#060「パチパチ」
@ロビーラウンジ
――それから、どうしたかというとね。浴室掃除は、帝釈さんと修羅さんの幼馴染ペアの担当になって、板塀を挟んで男湯バーサス女湯で、どちらが早く終わるか競い合ってたみたいなんだけど、途中から桶と啖呵が飛び交う熱戦乱闘騒ぎになってね。あとで見に行った不動さんが、地の底から震えるような怒号で一括するまで収まらなかったの。そういう不動さんは、その鎮火前は、わたしと客室準備をテキパキとこなしてたの。能率重視の共同作業で、一切無駄のない指示だったわ。それから、あとは、スタッフルームで弥勒さんが帳簿の確認をしてたそうなんだけど、修羅さんの計算はケアレスミスが多くて、ほとんど修正しなければならなかったそうな。ご愁傷様です。それで、残りの二人は何をしていたかというとね。
大日「聞いてよ、不動くん。鬼子さんの指示に従ったら、生卵の殻を、綺麗に真っ二つに割ることが出来たよ」
不動「何っ! それは飛躍的な進歩だな」
修羅「おめでとう、ダイさん。これで、りょうりのうでまえ、が、五、あがったよ」
弥勒「おめでとうございます。これで経験値がアップしましたね」
帝釈「リーダーは、次元の違う料理下手だったろうに。一体全体、どんな裏技を使ったんだ?」
鬼子「失礼ね。正攻法ですよ」
――作り置きできる料理を次々と仕込みながら、同時に特別な配慮が必要な生徒の指導までこなしてしまうとは。鬼子さん、只者では無さそうです。謙遜のオブラートに何重にも包まれた中には、とんでもないポテンシャルが眠っていそうで、これからが楽しみになってきました。

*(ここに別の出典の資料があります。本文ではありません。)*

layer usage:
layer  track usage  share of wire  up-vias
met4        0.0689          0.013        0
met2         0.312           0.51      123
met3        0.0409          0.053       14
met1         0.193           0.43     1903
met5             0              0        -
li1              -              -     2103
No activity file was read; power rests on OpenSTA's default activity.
--- src/rtl/ring_idx_pkg.sv ---
package ring_idx_pkg;

    localparam int REG_AW = 5;
    localparam int REG_DW = 32;
    localparam int MARK_W = 16;

    typedef enum logic [2:0] {
        RG_BASE = 3'd0,
        RG_SIZE = 3'd1,
        RG_PROD = 3'd2,
        RG_CONS = 3'd3,
        RG_MARK = 3'd4
    } reg_sel_e;

    function automatic logic [REG_DW-1:0] lane_merge(
        input logic [REG_DW-1:0]   old_v,
        input logic [REG_DW-1:0]   new_v,
        input logic [REG_DW/8-1:0] be
    );
        logic [REG_DW-1:0] res;
        res = old_v;
        for (int b = 0; b < REG_DW/8; b++) begin
            if (be[b]) res[b*8 +: 8] = new_v[b*8 +: 8];
        end
        return res;
    endfunction

endpackage

--- src/rtl/ring_idx_decode.sv ---
module ring_idx_decode
    import ring_idx_pkg::*;
#(
    parameter int IDX_W = 12
) (
    input  logic [REG_AW-1:0] addr,
    input  logic [31:0]       base_q,
    input  logic [IDX_W:0]    size_q,
    input  logic [IDX_W-1:0]  prod_q,
    input  logic [IDX_W-1:0]  cons_q,
    input  logic [MARK_W-1:0] lo_q,
    input  logic [MARK_W-1:0] hi_q,
    output reg_sel_e          sel,
    output logic              sel_ok,
    output logic [REG_DW-1:0] rdata
);

    localparam logic [2:0] LAST_WORD = 3'd4;

    logic [2:0] word;

    always_comb begin
        word   = addr[REG_AW-1:2];
        sel    = reg_sel_e'(word);
        sel_ok = (addr[1:0] == 2'b00) && (word <= LAST_WORD);
    end

    always_comb begin
        rdata = '0;
        if (sel_ok) begin
            case (sel)
                RG_BASE: rdata = base_q;
                RG_SIZE: rdata = REG_DW'(size_q);
                RG_PROD: rdata = REG_DW'(prod_q);
                RG_CONS: rdata = REG_DW'(cons_q);
                RG_MARK: rdata = {hi_q, lo_q};
                default: rdata = '0;
            endcase
        end
    end

endmodule

--- src/rtl/ring_idx_state.sv ---
module ring_idx_state
    import ring_idx_pkg::*;
#(
    parameter int IDX_W = 12
) (
    input  logic                clk,
    input  logic                rst_n,
    input  logic                wr_en,
    input  reg_sel_e            sel,
    input  logic                sel_ok,
    input  logic [REG_DW/8-1:0] be,
    input  logic [REG_DW-1:0]   wdata,
    input  logic                consume,
    output logic [31:0]         base_q,
    output logic [IDX_W:0]      size_q,
    output logic [IDX_W-1:0]    prod_q,
    output logic [IDX_W-1:0]    cons_q,
    output logic [MARK_W-1:0]   lo_q,
    output logic [MARK_W-1:0]   hi_q,
    output logic [IDX_W-1:0]    mask,
    output logic                en
);

    typedef struct packed {
        logic [31:0]       base;
        logic [IDX_W:0]    size;
        logic [IDX_W-1:0]  prod;
        logic [IDX_W-1:0]  cons;
        logic [MARK_W-1:0] lo;
        logic [MARK_W-1:0] hi;
    } ring_st_t;

    ring_st_t st_d, st_q;

    logic [IDX_W:0]    size_m1;
    logic              size_hit;
    logic [REG_DW-1:0] merged;

    always_comb begin
        en       = |st_q.size;
        size_m1  = st_q.size - 1'b1;
        mask     = en ? size_m1[IDX_W-1:0] : '0;
        size_hit = wr_en && sel_ok && (sel == RG_SIZE);
        merged   = '0;
        st_d     = st_q;

        if (consume && en && (st_q.cons != st_q.prod)) begin
            st_d.cons = (st_q.cons + 1'b1) & mask;
        end

        if (wr_en && sel_ok) begin
            case (sel)
                RG_BASE: begin
                    st_d.base = lane_merge(st_q.base, wdata, be);
                end
                RG_SIZE: begin
                    merged    = lane_merge(REG_DW'(st_q.size), wdata, be);
                    st_d.size = merged[IDX_W:0];
                    st_d.prod = '0;
                    st_d.cons = '0;
                    st_d.lo   = '0;
                    st_d.hi   = MARK_W'(merged[IDX_W:0]);
                end
                RG_PROD: begin
                    merged    = lane_merge(REG_DW'(st_q.prod), wdata, be);
                    st_d.prod = merged[IDX_W-1:0] & mask;
                end
                RG_MARK: begin
                    merged  = lane_merge({st_q.hi, st_q.lo}, wdata, be);
                    st_d.lo = merged[MARK_W-1:0];
                    st_d.hi = merged[REG_DW-1:MARK_W];
                end
                default: ;
            endcase
        end
    end

    always_ff @(posedge clk or negedge rst_n) begin
        if (!rst_n) st_q <= '0;
        else        st_q <= st_d;
    end

    assign base_q = st_q.base;
    assign size_q = st_q.size;
    assign prod_q = st_q.prod;
    assign cons_q = st_q.cons;
    assign lo_q   = st_q.lo;
    assign hi_q   = st_q.hi;

    AST_CONS_STEP: assert property (@(posedge clk) disable iff (!rst_n)
        (consume && en && (st_q.cons != st_q.prod) && !size_hit)
        |=> (st_q.cons == IDX_W'(($past(st_q.cons) + 1'b1) & $past(mask))));

    AST_EMPTY_HOLD: assert property (@(posedge clk) disable iff (!rst_n)
        ((st_q.cons == st_q.prod) && !size_hit) |=> $stable(st_q.cons));

    AST_CONS_HOST_RO: assert property (@(posedge clk) disable iff (!rst_n)
        (wr_en && sel_ok && (sel == RG_CONS) && !consume) |=> $stable(st_q.cons));

    AST_PROD_IN_RING: assert property (@(posedge clk) disable iff (!rst_n)
        ((st_q.prod & ~mask) == '0));

    AST_SIZE_INIT: assert property (@(posedge clk) disable iff (!rst_n)
        size_hit |=> ((st_q.prod == '0) && (st_q.cons == '0) && (st_q.lo == '0)
                      && (st_q.hi == MARK_W'(st_q.size))));

endmodule

--- src/rtl/ring_idx_calc.sv ---
module ring_idx_calc
    import ring_idx_pkg::*;
#(
    parameter int IDX_W = 12
) (
    input  logic              clk,
    input  logic              rst_n,
    input  logic              en,
    input  logic [IDX_W-1:0]  mask,
    input  logic [IDX_W-1:0]  prod_q,
    input  logic [IDX_W-1:0]  cons_q,
    input  logic [MARK_W-1:0] lo_q,
    input  logic [MARK_W-1:0] hi_q,
    output logic [IDX_W-1:0]  fill,
    output logic [IDX_W-1:0]  free,
    output logic              pending,
    output logic              wm_low,
    output logic              wm_high
);

    logic [MARK_W-1:0] fill_ext;

    always_comb begin
        fill     = (prod_q - cons_q) & mask;
        free     = (cons_q - 1'b1 - prod_q) & mask;
        pending  = en && (prod_q != cons_q);
        fill_ext = MARK_W'(fill);
        wm_low   = en && (fill_ext < lo_q);
        wm_high  = en && (fill_ext > hi_q);
    end

    AST_FILL_FREE_SUM: assert property (@(posedge clk) disable iff (!rst_n)
        en |-> (IDX_W'(fill + free) == mask));

    AST_IDLE_EMPTY: assert property (@(posedge clk) disable iff (!rst_n)
        !pending |-> (fill == '0));

    AST_OFF_QUIET: assert property (@(posedge clk) disable iff (!rst_n)
        !en |-> (!wm_low && !wm_high && (free == '0)));

endmodule

--- src/rtl/ring_idx_unit.sv ---
module ring_idx_unit
    import ring_idx_pkg::*;
#(
    parameter int IDX_W = 12
) (
    input  logic              clk,
    input  logic              rst_n,
    input  logic              reg_wr_en,
    input  logic [4:0]        reg_addr,
    input  logic [3:0]        reg_be,
    input  logic [31:0]       reg_wdata,
    output logic [31:0]       reg_rdata,
    input  logic              consume,
    output logic              ring_en,
    output logic [IDX_W-1:0]  cons_idx,
    output logic [IDX_W-1:0]  fill_cnt,
    output logic [IDX_W-1:0]  free_cnt,
    output logic              work_pending,
    output logic              wm_low,
    output logic              wm_high
);

    reg_sel_e          sel;
    logic              sel_ok;
    logic [31:0]       base_q;
    logic [IDX_W:0]    size_q;
    logic [IDX_W-1:0]  prod_q;
    logic [IDX_W-1:0]  cons_q;
    logic [MARK_W-1:0] lo_q;
    logic [MARK_W-1:0] hi_q;
    logic [IDX_W-1:0]  mask;
    logic              en;

    ring_idx_decode #(.IDX_W(IDX_W)) u_decode (
        .addr   (reg_addr),
        .base_q (base_q),
        .size_q (size_q),
        .prod_q (prod_q),
        .cons_q (cons_q),
        .lo_q   (lo_q),
        .hi_q   (hi_q),
        .sel    (sel),
        .sel_ok (sel_ok),
        .rdata  (reg_rdata)
    );

    ring_idx_state #(.IDX_W(IDX_W)) u_state (
        .clk     (clk),
        .rst_n   (rst_n),
        .wr_en   (reg_wr_en),
        .sel     (sel),
        .sel_ok  (sel_ok),
        .be      (reg_be),
        .wdata   (reg_wdata),
        .consume (consume),
        .base_q  (base_q),
        .size_q  (size_q),
        .prod_q  (prod_q),
        .cons_q  (cons_q),
        .lo_q    (lo_q),
        .hi_q    (hi_q),
        .mask    (mask),
        .en      (en)
    );

    ring_idx_calc #(.IDX_W(IDX_W)) u_calc (
        .clk     (clk),
        .rst_n   (rst_n),
        .en      (en),
        .mask    (mask),
        .prod_q  (prod_q),
        .cons_q  (cons_q),
        .lo_q    (lo_q),
        .hi_q    (hi_q),
        .fill    (fill_cnt),
        .free    (free_cnt),
        .pending (work_pending),
        .wm_low  (wm_low),
        .wm_high (wm_high)
    );

    assign ring_en  = en;
    assign cons_idx = cons_q;

endmodule

--- config.mk ---
export PLATFORM = sky130hd
export DESIGN_NAME = ring_idx_unit
export DESIGN_NICKNAME = d
export VERILOG_FILES = /design/src/rtl/ring_idx_pkg.sv /design/src/rtl/ring_idx_decode.sv /design/src/rtl/ring_idx_state.sv /design/src/rtl/ring_idx_calc.sv /design/src/rtl/ring_idx_unit.sv
export SDC_FILE = /design/constraint.sdc
export NUM_CORES = 1
export LEC_CHECK = 0
export ABC_AREA = 1
export BUFFER_PORTS_ARGS = -buffer_cell sky130_fd_sc_hd__buf_2
export CORE_MARGIN = 4
export CORE_UTILIZATION = 54
export CTS_BUF_LIST = sky130_fd_sc_hd__clkbuf_8
export DETAILED_ROUTE_END_ITERATION = 12
export PLACE_DENSITY_LB_ADDON = 0.12
export SYNTH_ARGS = -nofsm -noshare
export SYNTH_HDL_FRONTEND = slang
export SYNTH_HIERARCHICAL = 1
export SYNTH_SLANG_ARGS = --single-unit
--- constraint.sdc ---
create_clock -name clk -period 3.2 [get_ports clk]
set_input_delay 0.8 -clock clk [delete_from_list [all_inputs] [get_ports clk]]
set_output_delay 0.8 -clock clk [all_outputs]
set_load 0.005 [all_outputs]
== Yosys cells after proc, flatten, opt, wreduce, memory -nomap -nowiden ==
Index checks and enable logic that the tools add are counted.
Storage, ports and cells
  input bits: 45
  bits in registers: 101
Operators by class
  $add $sub $neg: 5
  order comparisons: 3
  multiplexer cells: 20
  reductions and logical operators: 22
  bitwise logic cells: 4
  eq/ne operators: 10
Operators with widths (number)
  $pmux W32 S5: 1
  $mux W8: 8
  $pmux W32 S2: 1
  $and A12 B12 Y12: 4
  $mux W44: 1
  $mux W12: 3
  $mux W32: 1
  $ne A12 B12 Y1: 2
  $pmux W12 S2: 1
  $reduce_and A3 Y1: 8
  $sub A12 B1 Y12 const B: 2
  $sub A12 B12 Y12: 2
  $gt A12 B16 Y1: 1
  $lt A12 B16 Y1: 1
  $reduce_or A13 Y1: 1
  $add A12 B1 Y12 const B: 1
  $mux W4: 3
  $ne A2 B2 Y1 const B: 4
  $logic_and A1 B1 Y1: 7
  $eq A3 B2 Y1 const B: 2
  $mux W5: 1
  $reduce_and A2 Y1: 2
  $reduce_bool A2 Y1: 2
  $eq A3 B1 Y1 const B: 1
  other kinds (4): 4

== Depth between registers and ports, before layout ==
  word-level depth: 6
  mapped depth: 20
  depth with buffers taken out: 19

== Cells and area by module ==
Netlist, hierarchy kept.
Modules (own cells, without submodules)
  ring_idx_state: seq. area each 2527.4 µm², area each 5298.8 µm², instances 1, cells an instance 617
  ring_idx_calc: seq. area each 0.0 µm², area each 1918.1 µm², instances 1, cells an instance 353
  ring_idx_decode: seq. area each 0.0 µm², area each 952.2 µm², instances 1, cells an instance 205

== Worst setup path before layout ==
No wires, ideal clock.
  path kind: flip-flop to output port
  from: reg u_state.st_q (netlist bit u_state/cons_q[0])
  to: out wm_high
  required time: 2.400 ns
  path buffers: 0
  cell stages (with the launch flop): 18
  setup slack: -0.108 ns
  data arrival time: 2.508 ns
  cell sequence: dfrtp_1 ha_1 fa_1 inv_1 nand2_1 nand2_1 nand2_1 nand3_1 o21ai_0 a21oi_1 ha_1 nand4_1 nor2_1 nand2_1 o21ai_0 inv_1 nand2_1 inv_1
Between the ends
  longest elaborated chain between the ends: 4
Ends and longest elaborated chain
  from (decl): RTL line ring_idx_state.sv:33  | ring_st_t st_d, st_q;
  from (signal assigned): RTL line ring_idx_state.sv:80  | else st_q <= st_d;
  $sub A12 B12 Y12: RTL line ring_idx_calc.sv:24  | fill = (prod_q - cons_q) & mask;
  $and A12 B12 Y12: RTL line ring_idx_calc.sv:24
  via fill_cnt[8]: RTL line ring_idx_unit.sv:16  | output logic [IDX_W-1:0] fill_cnt,
  $gt A12 B16 Y1: RTL line ring_idx_calc.sv:29  | wm_high = en && (fill_ext > hi_q);
  $logic_and A1 B1 Y1: RTL line ring_idx_calc.sv:29
  to (decl): RTL line ring_idx_unit.sv:20  | output logic wm_high
The timed path passes the listed nets, and every way through them passes these cells.

== Final worst setup path ==
  from: reg u_state.st_q (netlist bit u_state/prod_q[5])
  to: out wm_low
Between the ends
  longest elaborated chain between the ends: 4
Ends and longest elaborated chain
  $sub A12 B12 Y12: RTL line ring_idx_calc.sv:24
  $and A12 B12 Y12: RTL line ring_idx_calc.sv:24
  $lt A12 B16 Y1: RTL line ring_idx_calc.sv:28  | wm_low = en && (fill_ext < lo_q);
  $logic_and A1 B1 Y1: RTL line ring_idx_calc.sv:28
  to (decl): RTL line ring_idx_unit.sv:19  | output logic wm_low,
Every way passes these cells.

==> run metrics <==
status complete, but fails checks; failing checks negative setup slack; Antenna Violating Nets Remaining 0; GRT met1 Usage 52.1%; Gate Count Post-Synth around 1200; core area ~15000 sq um; starting DRC count in detailed routing roughly 1100; fraction of layout cells with a size suffix above 1 between 30 and 40%; Synth Area in Compound Gates approximately 15%; simple-gate area share of the yosys netlist between 20 and 30%; vias in the first global route roughly 8800; Clk Latency, worst-skew pair 0.39 ns; grt ovf 0; highest clock rate between 200 and 300 MHz; chip height ~130 um; Cell Area, Synth 8170 sq um; post-synthesis xor/xnor area fraction less than 1%; PortBufs about 120; largest family of logic cells by synthesized area simple AND/OR/NAND/NOR gates; post-synth cell types 44; fin crit share 116%; crit path cell chain inv_2 -> ha_4 -> buf_4 -> a21oi_4 -> o21ai_1 -> nand2_1 -> nand4_1 -> nand2_1 -> nor2_4 -> buf_4 -> ha_1 -> nand2_2 -> buf_4 -> nor3_1 -> a21oi_1 -> buf_2; Max Cap Violations 0; Initial Util a little under three fifths; Worst path slowest cell dfrtp_1; post-synthesis mux area share 4.27%; Hold Fails Final Rpt 0; CP Launch Type flip-flop; vias between 9000 and 10000; yosys warns 6; setup ws final -0.526 ns; placer's final routability congestion estimate around 1.0; critical path endpoint category output pin; Die ar. ~17000 sq um; M2 GR Usage 59.2%; TritonCTS clock tree yes; Die W around 130 um; hold buffers post-CTS 0; CP Buf/Inv Count 5; Hold WS around 0.33 ns; Worst path most repeated cell buf_4; RSZ-0062 raised after global routing true; Critical Path Max Stage Delay 0.41 ns; IR drop worst, VDD around 330 uV; P_leak between 5 and 6 nW; Num CTS Buffers 9; Nets between 1500 and 2000; syn nets between 1000 and 1500; CP top delay family buffers and inverters; Final Slew Violations 0; Worst Tran Pin Value 0.819 ns; Post-DP Area 9910 sq um; initial antenna violation count 1; ant diodes 0; vias per std cell 5.83; WP data required 2.40 ns; M3 GR Usage between 7 and 8%; share of the yosys chip area belonging to registers 30.9%; Period minus WS final approximately 3.7 ns; #FFs+latches synth a little over 100; Data arrival, critical path a little under 3 ns; Clock Path Buffers 2; post-DP HPWL 25100 um; Setup violations, final 4; CTS Sinks approximately 100; first-pass GRT wire length around 49000 um; syn avg cell area roughly 7.0 sq um; power per cell area between 600 and 700 nW/um^2; H-tree Lvls 3; Worst Hold Class in2async; pin count of the biggest net entering global routing 50; commonest non-fill, non-tap cell in the layout nand2_1; Remaining DRCs 0; Setup CP Type reg2out; row cnt 44; Ports approximately 120; Sum Neg Setup Slack -1.11 ns; routed wire length approximately 33000 um; clk slew on worst S/H paths 0.11 ns; crit path max fanout 3; leading cell types in the layout, fill and taps excluded nand2_1, inv_1, buf_4; design area between 10000 and 15000 sq um; adder-cell share of the synthesized area 7.44%; Top Usage Layer GRT met2; Pre-antenna DRT Iters 6; area delta synth->final 35.2%; clk root buf clkbuf_8; wire per inst roughly 20 um; clock skew ~0.017 ns; Slew headroom about 45%; Total GRT Usage roughly 38%
## what timing repair did
item	CTS	global route
pin swaps	33	40
hold endpoints to repair	0	0
gates resized for setup	77	97
endpoints found under the setup margin	7	10
buffers inserted	18	15
## cell type report
type / instances / area, sq um
Clock buffer: 9 / 124
Clock inverter: 7 / 67.6
Fill cell: 1119 / 3660
Inverter: 197 / 744
Multi-Input combinational cell: 837 / 5330
Sequential cell: 101 / 2530
Tap cell: 184 / 230
Timing Repair Buffer: 294 / 2010
## where the power goes
| group | switching, W | total (W) | internal (W) | leakage (nW) |
|---|---|---|---|---|
| Clock | 0.000504 | 0.000806 | 0.000301 | 0.0924 |
| Combinational | 0.00275 | 0.00495 | 0.00220 | 4.33 |
| Sequential | 0.000266 | 0.00181 | 0.00154 | 1.25 |
| Total | 0.00352 | 0.00756 | 0.00404 | 5.66 |
## cell usage after synthesis (all sizes together)
library cell  count  area share, %
nand2           253             12
inv             197            9.1
nor2            137            7.2
nand3           103            6.4
dfrtp           101             31
o21ai            99            6.2
a21oi            66            4.5
ha               47            7.2
buf              32            2.4
mux2             31            4.3
nand4            26            2.0
o21a             22            2.0
nor3             14            1.4
o22ai            13            1.0
clkbuf            8           0.37
xnor2             5           0.54
xor2              4           0.43
a21boi            3           0.28
o31ai             3           0.28
o32ai             3           0.32
o21bai            2           0.18
a31oi             1          0.077
and2              1          0.077
fa                1           0.25
nand3b            1          0.092
o211ai            1          0.092
or2               1          0.077
## routing by layer
layer | part of all wire, % | vias to the layer above | wire (um)
met5 | 0.039 | - | 13
met4 | 4.0 | 2 | 1320
met3 | 10 | 101 | 3370
met2 | 45 | 591 | 15000
met1 | 40 | 4455 | 13300
li1 | - | 4351 | -
## path summary, 6_finish.rpt
path                                          from                 end  slack (ns)  depth (start not counted)
worst min-delay path                         rst_n   u_state/size_q[9]        0.33                          1
max in group asynchronous                    rst_n   u_state/cons_q[0]        2.14                          2
worst max-delay path             u_state/prod_q[5]              wm_low       -0.53                         16
worst max register to register   u_state/cons_q[3]   u_state/cons_q[3]        0.90                         12
min in group clk                u_state/base_q[19]  u_state/base_q[19]        0.52                          1
worst min register to register  u_state/base_q[19]  u_state/base_q[19]        0.52                          1
## per-stage QoR
| stage | utilization (%) | cells | power (W) | worst slack [ns] |
|---|---|---|---|---|
| 3_5_place_dp | 67.4 | 1583 | 0.00566 | -0.285 |
| 3_3_place_gp | 67.4 | 1583 | 0.00562 | -0.259 |
| 2_1_floorplan | - | 1175 | 0.00381 | 0.00503 |
| 4_1_cts | 71.9 | 1615 | 0.00684 | -0.468 |
| 6_report | 75.1 | 1629 | 0.00756 | -0.526 |
| 5_1_grt | 75.1 | 1629 | 0.00804 | -0.669 |
## kinds of logic after synthesis
| group | count (synthesis) |
|---|---|
| xor gates and xnor gates | 9 |
| AOI/OAI and AO/OA | 213 |
| buffers and inverters | 237 |
| and+or+nand+nor | 536 |
| DFF | 101 |
| muxes | 31 |
| adders and majority gates | 48 |
## worst reg2reg max path, stage by stage, from the launching register on
cell	delay [ns]
dfrtp_1	0.44
buf_6	0.14
buf_4	0.12
buf_4	0.16
xnor2_1	0.14
nand2_1	0.07
nor2_1	0.21
nand3_2	0.28
nand2_4	0.29
inv_2	0.15
nand2_1	0.09
nand2_1	0.05
nor2_1	0.11
## sequential cells by signal, indices dropped and copies added, names as in the netlist
| name | flops |
|---|---|
| u_state/base_q | 32 |
| u_state/cons_q | 12 |
| u_state/hi_q | 16 |
| u_state/lo_q | 16 |
| u_state/prod_q | 12 |
| u_state/size_q | 13 |
Note: power is estimated with default switching activity, not from simulation.
`src/rtl/swdog_pkg.sv`:
```
package swdog_pkg;
   typedef enum logic [0:0] {
      SVC_IDLE  = 1'b0,
      SVC_ARMED = 1'b1
   } svc_state_t;

   function automatic bit is_pow2(input int unsigned v);
      return (v != 0) && ((v & (v - 1)) == 0);
   endfunction
endpackage

```
`src/rtl/swdog_prescale.sv`:
```
module swdog_prescale #(
   parameter int unsigned DIV = 2048
) (
   input  logic clk,
   input  logic rst_n,
   input  logic run,
   input  logic clr,
   output logic tick_o
);
   localparam int unsigned PW = (DIV > 1) ? $clog2(DIV) : 1;

   logic [PW-1:0] ph_q;

   generate
      if (DIV < 2) begin : g_bad
         $error("swdog_prescale: DIV must be at least 2");
      end
      if (swdog_pkg::is_pow2(DIV)) begin : g_wrap
         assign tick_o = run && (&ph_q);
         always_ff @(posedge clk or negedge rst_n) begin
            if (!rst_n)   ph_q <= '0;
            else if (clr) ph_q <= '0;
            else if (run) ph_q <= ph_q + 1'b1;
         end
      end else begin : g_cmp
         localparam logic [PW-1:0] LAST = PW'(DIV - 1);
         assign tick_o = run && (ph_q == LAST);
         always_ff @(posedge clk or negedge rst_n) begin
            if (!rst_n)      ph_q <= '0;
            else if (clr)    ph_q <= '0;
            else if (tick_o) ph_q <= '0;
            else if (run)    ph_q <= ph_q + 1'b1;
         end
      end
   endgenerate
endmodule

```
`src/rtl/swdog_svc_seq.sv`:
```
module swdog_svc_seq #(
   parameter int unsigned      W     = 16,
   parameter logic [W-1:0]     KEY_A = 16'h556C,
   parameter logic [W-1:0]     KEY_B = 16'hAA39
) (
   input  logic         clk,
   input  logic         rst_n,
   input  logic         wr,
   input  logic [W-1:0] data,
   output logic         svc_o
);
   import swdog_pkg::*;

   generate
      if (KEY_A == KEY_B) begin : g_bad
         $error("swdog_svc_seq: keys must differ");
      end
   endgenerate

   svc_state_t st_q, st_d;

   assign svc_o = wr && (st_q == SVC_ARMED) && (data == KEY_B);

   always_comb begin
      st_d = st_q;
      if (wr) st_d = (data == KEY_A) ? SVC_ARMED : SVC_IDLE;
   end

   always_ff @(posedge clk or negedge rst_n) begin
      if (!rst_n) st_q <= SVC_IDLE;
      else        st_q <= st_d;
   end
endmodule

```
`src/rtl/swdog_countdown.sv`:
```
module swdog_countdown #(
   parameter int unsigned W = 16
) (
   input  logic         clk,
   input  logic         rst_n,
   input  logic         step,
   input  logic         load,
   input  logic [W-1:0] load_val,
   output logic [W-1:0] cnt_o,
   output logic         expire_o
);
   localparam logic [W-1:0] ONE  = W'(1);
   localparam logic [W-1:0] FULL = '1;

   logic [W-1:0] cnt_q, rel_q;
   logic         exp_q;

   always_ff @(posedge clk or negedge rst_n) begin
      if (!rst_n) begin
         cnt_q <= FULL;
         rel_q <= FULL;
         exp_q <= 1'b0;
      end else begin
         exp_q <= 1'b0;
         if (load) begin
            cnt_q <= load_val;
            rel_q <= load_val;
         end else if (step) begin
            if (cnt_q == ONE) begin
               cnt_q <= '0;
               exp_q <= 1'b1;
            end else if (cnt_q == '0) begin
               cnt_q <= rel_q;
            end else begin
               cnt_q <= cnt_q - ONE;
            end
         end
      end
   end

   assign cnt_o    = cnt_q;
   assign expire_o = exp_q;
endmodule

```
`src/rtl/swdog_top.sv`:
```
module swdog_top #(
   parameter int unsigned      CNT_W   = 16,
   parameter int unsigned      PRE_DIV = 2048,
   parameter logic [CNT_W-1:0] KEY_A   = 16'h556C,
   parameter logic [CNT_W-1:0] KEY_B   = 16'hAA39
) (
   input  logic             clk,
   input  logic             rst_n,
   input  logic             cfg_en,
   input  logic             cfg_slow,
   input  logic [CNT_W-1:0] cfg_timeout,
   input  logic             svc_wr,
   input  logic [CNT_W-1:0] svc_data,
   output logic             expire_o,
   output logic [CNT_W-1:0] cnt_o
);
   generate
      if (CNT_W < 2) begin : g_bad_w
         $error("swdog_top: CNT_W must be at least 2");
      end
   endgenerate

   logic svc_done, pre_tick, step;

   swdog_svc_seq #(.W(CNT_W), .KEY_A(KEY_A), .KEY_B(KEY_B)) u_seq (
      .clk(clk), .rst_n(rst_n), .wr(svc_wr), .data(svc_data), .svc_o(svc_done)
   );

   swdog_prescale #(.DIV(PRE_DIV)) u_pre (
      .clk(clk), .rst_n(rst_n), .run(cfg_en && cfg_slow),
      .clr(svc_done), .tick_o(pre_tick)
   );

   assign step = cfg_en && (cfg_slow ? pre_tick : 1'b1);

   swdog_countdown #(.W(CNT_W)) u_cnt (
      .clk(clk), .rst_n(rst_n), .step(step), .load(svc_done),
      .load_val(cfg_timeout), .cnt_o(cnt_o), .expire_o(expire_o)
   );
endmodule

```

不動「これから、支配人の調理指導担当は、鬼子に一任するべきだな」
大日「お手すきのときだけで構いませんので、お願いできますでしょうか?」
鬼子「いつでも、喜んでお引き受けいたします」
修羅「さーて。次回の仲良しクッキングは、どんなメニューが飛び出すんだろうな」
修羅「ワクワクするね」
真理「そうね、修羅さん」
――これで明日の昼までは、飛び込みのお客様でも居ない限り、ノンビリできると思ってたんだけどね。これが嵐の前の静けさだったとは、このときはまだ、知る由も無かったの。
*
弥勒「お寿司ずくしだったね」
修羅「ホントだよ。太巻き、稲荷、散らし。お昼のおにぎりもそうだったけど、お米の素材の良さが、最大限に引き出されてたよ。――良いよな、タイは。いつでも最高の料理を食べられてさ。オイラ、昔っから羨ましいと思ってたんだ。何で、キー姉ちゃんの子に生まれなかったんだろう?」
帝釈「別に、いつも成功するって訳でもないし、あたいが作ることだってあるんだからな?」
不動「その口ぶりだと、遠回しに、俺や弥勒の作る料理では満足してないって言ってるように聞こえるが?」
修羅「そ、そ、そんなことないよ。ヤだなぁ、フーさんは。案外、ヤキモチ焼きなんだから。繋がった沢庵だ」
真理「繋がった沢庵?」
大日「とある白黒映画に出てくる台詞ですよ」
鬼子「ヒロインが、自分はヤキモチ焼きだから、お沢庵を切ると繋がったままだって言うシーンがあるんです。――そろそろ、時間じゃありませんか?」
大日「アァ、本当。ウッカリ見逃すところでしたね。――それでは不動くん、お願いします」
不動「あいよ。それじゃあ、電源を入れるぞ」
不動、主電源ボタンを押す。
――ひんどうやにはラジオしかない、という帝釈さんの発言から、お夕食後に皆でテレビを囲むことになったんです。それは良いんですけど、まさか、こんな旧式のテレビだとは予想外でした。ブラウン管式のカラーテレビで、ハイビジョンには対応してそうですけど、地上デジタル放送には対応してなさそうです。おまけに、久々に出したこともあり、リモコンを紛失してしまっているのです。
修羅「映った、映った。――アッ!」
修羅、指を画面に近付け、急いで放す。
不動「コラ、修羅。指紋が付くから、画面に触るな」
弥勒「雷属性の魔法か」
帝釈「静電気だって。――冬場にスクーターの金属部分に触ると、バチッと来るんだよな」
鬼子「指先が乾燥してるからよ。小まめにハンドクリームを塗りなさいって言ってるのに」
真理「まぁまぁ。もうすぐ、始まりますから」
※『晩春』という映画で、原節子の台詞です。念のため、書き添えておきます。